Vulnerability is the birthplace of authenticity. Our most vulnerable state represents our most authentic and unfiltered self. It’s scary, I’m learning. I have deflected my vulnerable self by both using humor and acting coldly toward others and it’s frustrating. It’s frustrating because you know inside that what you are putting out is the polar opposite of how you really feel. However, it just seems easier. Truthfully, it very well may be.
The problem is that you cannot selectively numb emotion. You can’t say, here’s the bad stuff. Here’s vulnerability, here’s grief, here’s shame, here’s fear, here’s disappointment. I don’t want to feel these. You can’t numb those hard feelings without numbing the other affects, our emotions. So when we numb those, we numb joy, we numb gratitude, we numb happiness. And then we are miserable, and we are looking for purpose and meaning, and then we feel vulnerable.
The scariest part of being vulnerable, to me, is learning just how vulnerable you really are. An example of this is I don’t like to cry. Why don’t I like to cry? -Because I fear that I will never stop. It seems ridiculous, I’m sure. However, in some instances, that has been a real fear. So, in those instances, I make myself turn off certain feelings in order to keep my composure.
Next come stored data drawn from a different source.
`timescale 1ns / 1ps
module half_adder(a, b, sum, carry);
input a, b;
output sum, carry;
assign sum = a^b;
assign carry = a&b;
endmodule
`timescale 1ns / 1ps
module carry_skip_adder(inp_A, inp_B, inp_cin, out_S, out_cout);
input [31:0] inp_A, inp_B;
input inp_cin;
output [31:0] out_S;
output out_cout;
wire [7:1]c;
four_bit_carry_skip_adder fbcsa1(inp_A[3:0], inp_B[3:0], inp_cin, out_S[3:0], c[1]);
four_bit_carry_skip_adder fbcsa2(inp_A[7:4], inp_B[7:4], c[1], out_S[7:4], c[2]);
four_bit_carry_skip_adder fbcsa3(inp_A[11:8], inp_B[11:8], c[2], out_S[11:8], c[3]);
four_bit_carry_skip_adder fbcsa4(inp_A[15:12], inp_B[15:12], c[3], out_S[15:12], c[4]);
four_bit_carry_skip_adder fbcsa5(inp_A[19:16], inp_B[19:16], c[4], out_S[19:16], c[5]);
four_bit_carry_skip_adder fbcsa6(inp_A[23:20], inp_B[23:20], c[5], out_S[23:20], c[6]);
four_bit_carry_skip_adder fbcsa7(inp_A[27:24], inp_B[27:24], c[6], out_S[27:24], c[7]);
four_bit_carry_skip_adder fbcsa8(inp_A[31:28], inp_B[31:28], c[7], out_S[31:28], out_cout);
endmodule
Another reason that I struggle with vulnerability is the lack of control. I feel like by allowing someone in and giving someone a part of myself, they’ve gained some sort of power and that, in some ways, has cost me to lose some control. Now, I’m aware that my reasoning is fairly lame, but I feel like I’m not alone in my thinking. I often wonder if my issues with vulnerability will cause issues with my love life? -Or if it’s the same for everyone? -Or if this will always be a constant battle?
I bet you’re the prettiest at 12 am, when you’re scared, and sad, and you just need someone. This is when you’re the prettiest because it’s when you’re the most honest.
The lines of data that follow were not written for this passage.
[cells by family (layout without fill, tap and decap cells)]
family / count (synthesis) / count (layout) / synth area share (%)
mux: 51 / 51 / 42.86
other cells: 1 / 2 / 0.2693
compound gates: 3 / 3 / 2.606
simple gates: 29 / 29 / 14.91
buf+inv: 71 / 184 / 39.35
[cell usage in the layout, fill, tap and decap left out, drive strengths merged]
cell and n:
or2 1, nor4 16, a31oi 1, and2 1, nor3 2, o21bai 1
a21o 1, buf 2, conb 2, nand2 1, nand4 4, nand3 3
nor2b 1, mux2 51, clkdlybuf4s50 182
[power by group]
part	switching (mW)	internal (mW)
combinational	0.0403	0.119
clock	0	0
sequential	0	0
$ cat flow/config.mk
export PLATFORM = sky130hd
export DESIGN_NAME = standardizer
export DESIGN_NICKNAME = standardizer
export VERILOG_FILES = /design/flow/design.v
export SDC_FILE = /design/flow/constraint.sdc
export NUM_CORES = 4
export LEC_CHECK = 1
export CORE_UTILIZATION = 40
$ cat flow/constraint.sdc
current_design standardizer

set clk_period 59.5
set clk_io_pct 0.2

create_clock -name clk0 -period $clk_period

set non_clock_inputs [all_inputs -no_clocks]
set_input_delay [expr $clk_period * $clk_io_pct] -clock clk0 $non_clock_inputs
set_output_delay [expr $clk_period * $clk_io_pct] -clock clk0 [all_outputs]
$ cat flow/design.v
module normalize
#(
    parameter MANTIS_SIZE = 52+3,
    parameter EXP_SIZE    = 11
)
(
    exp_in,
    mantis_in,
    exp_out,
    mantis_out
);
input [EXP_SIZE-1:0]    exp_in;     
input [MANTIS_SIZE-1:0] mantis_in;  
output reg [EXP_SIZE-1:0]    exp_out;     
output reg [MANTIS_SIZE-1:0] mantis_out;  
reg [5:0] shift;  
function [5:0] shift_mantis;
    input [MANTIS_SIZE-1:0] bits;  
    reg [5:0] res;  
    integer   i;
    begin
        res = 0;
        for (i = 0; i < MANTIS_SIZE; i = i + 1)
        begin
            if (!res) begin  
                if (bits[MANTIS_SIZE-1-i]) begin
                    res = i;
                end
            end
        end
        shift_mantis = res;  
    end
endfunction  
always @(*) begin
    if (mantis_in[MANTIS_SIZE-1]) shift = 0;
    else                          shift = shift_mantis(mantis_in);
    if (exp_in >= shift) begin  
        mantis_out = (mantis_in << shift);
        exp_out = (exp_in - shift);
    end
    else begin                  
        mantis_out = (mantis_in << exp_in);
        exp_out = 0;
    end
end
endmodule  
module round
#(
    parameter EXP_SIZE    = 11,
    parameter MANTIS_SIZE = 52
)
(
    exp,
    mantis,
    operator,
    loss,
    mantis_out,
    exp_out
);
input [ EXP_SIZE      -1:0] exp;       
input [(MANTIS_SIZE+3)-1:0] mantis;    
input                       loss;      
input                       operator;  
output [EXP_SIZE   -1:0] exp_out;     
output [MANTIS_SIZE-1:0] mantis_out;  
wire [MANTIS_SIZE:0] mantis_tmp;  
wire                 carry;       
wire [1:0]           r_bits;      
wire                 s;
assign r_bits     = mantis[1:0];
assign s          = loss&(~operator) | ~loss&mantis[2];
assign exp_out    = exp + carry;
assign mantis_out = |exp ? mantis_tmp[MANTIS_SIZE-1:0] : mantis_tmp[MANTIS_SIZE:1];
assign {carry, mantis_tmp} = (r_bits > 2'b10 || (r_bits == 2'b10 && s)) ?
                             mantis[(MANTIS_SIZE+3)-1:2] + 1'b1 : mantis[(MANTIS_SIZE+3)-1:2];
endmodule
The irony of all this vulnerability talk is that although I know I have issues with being totally transparent with someone, I yearn for a future companionship that allows me to be most vulnerable in it. I truly want to be in a relationship where I can be my unfiltered and uncensored self and be comfortable. Don’t get me wrong, I don’t expect vulnerability to just become a second skin to me overnight. However, I do think by sharing with you guys, I can gain more insight.
Share your heart with people, even if it’s broken.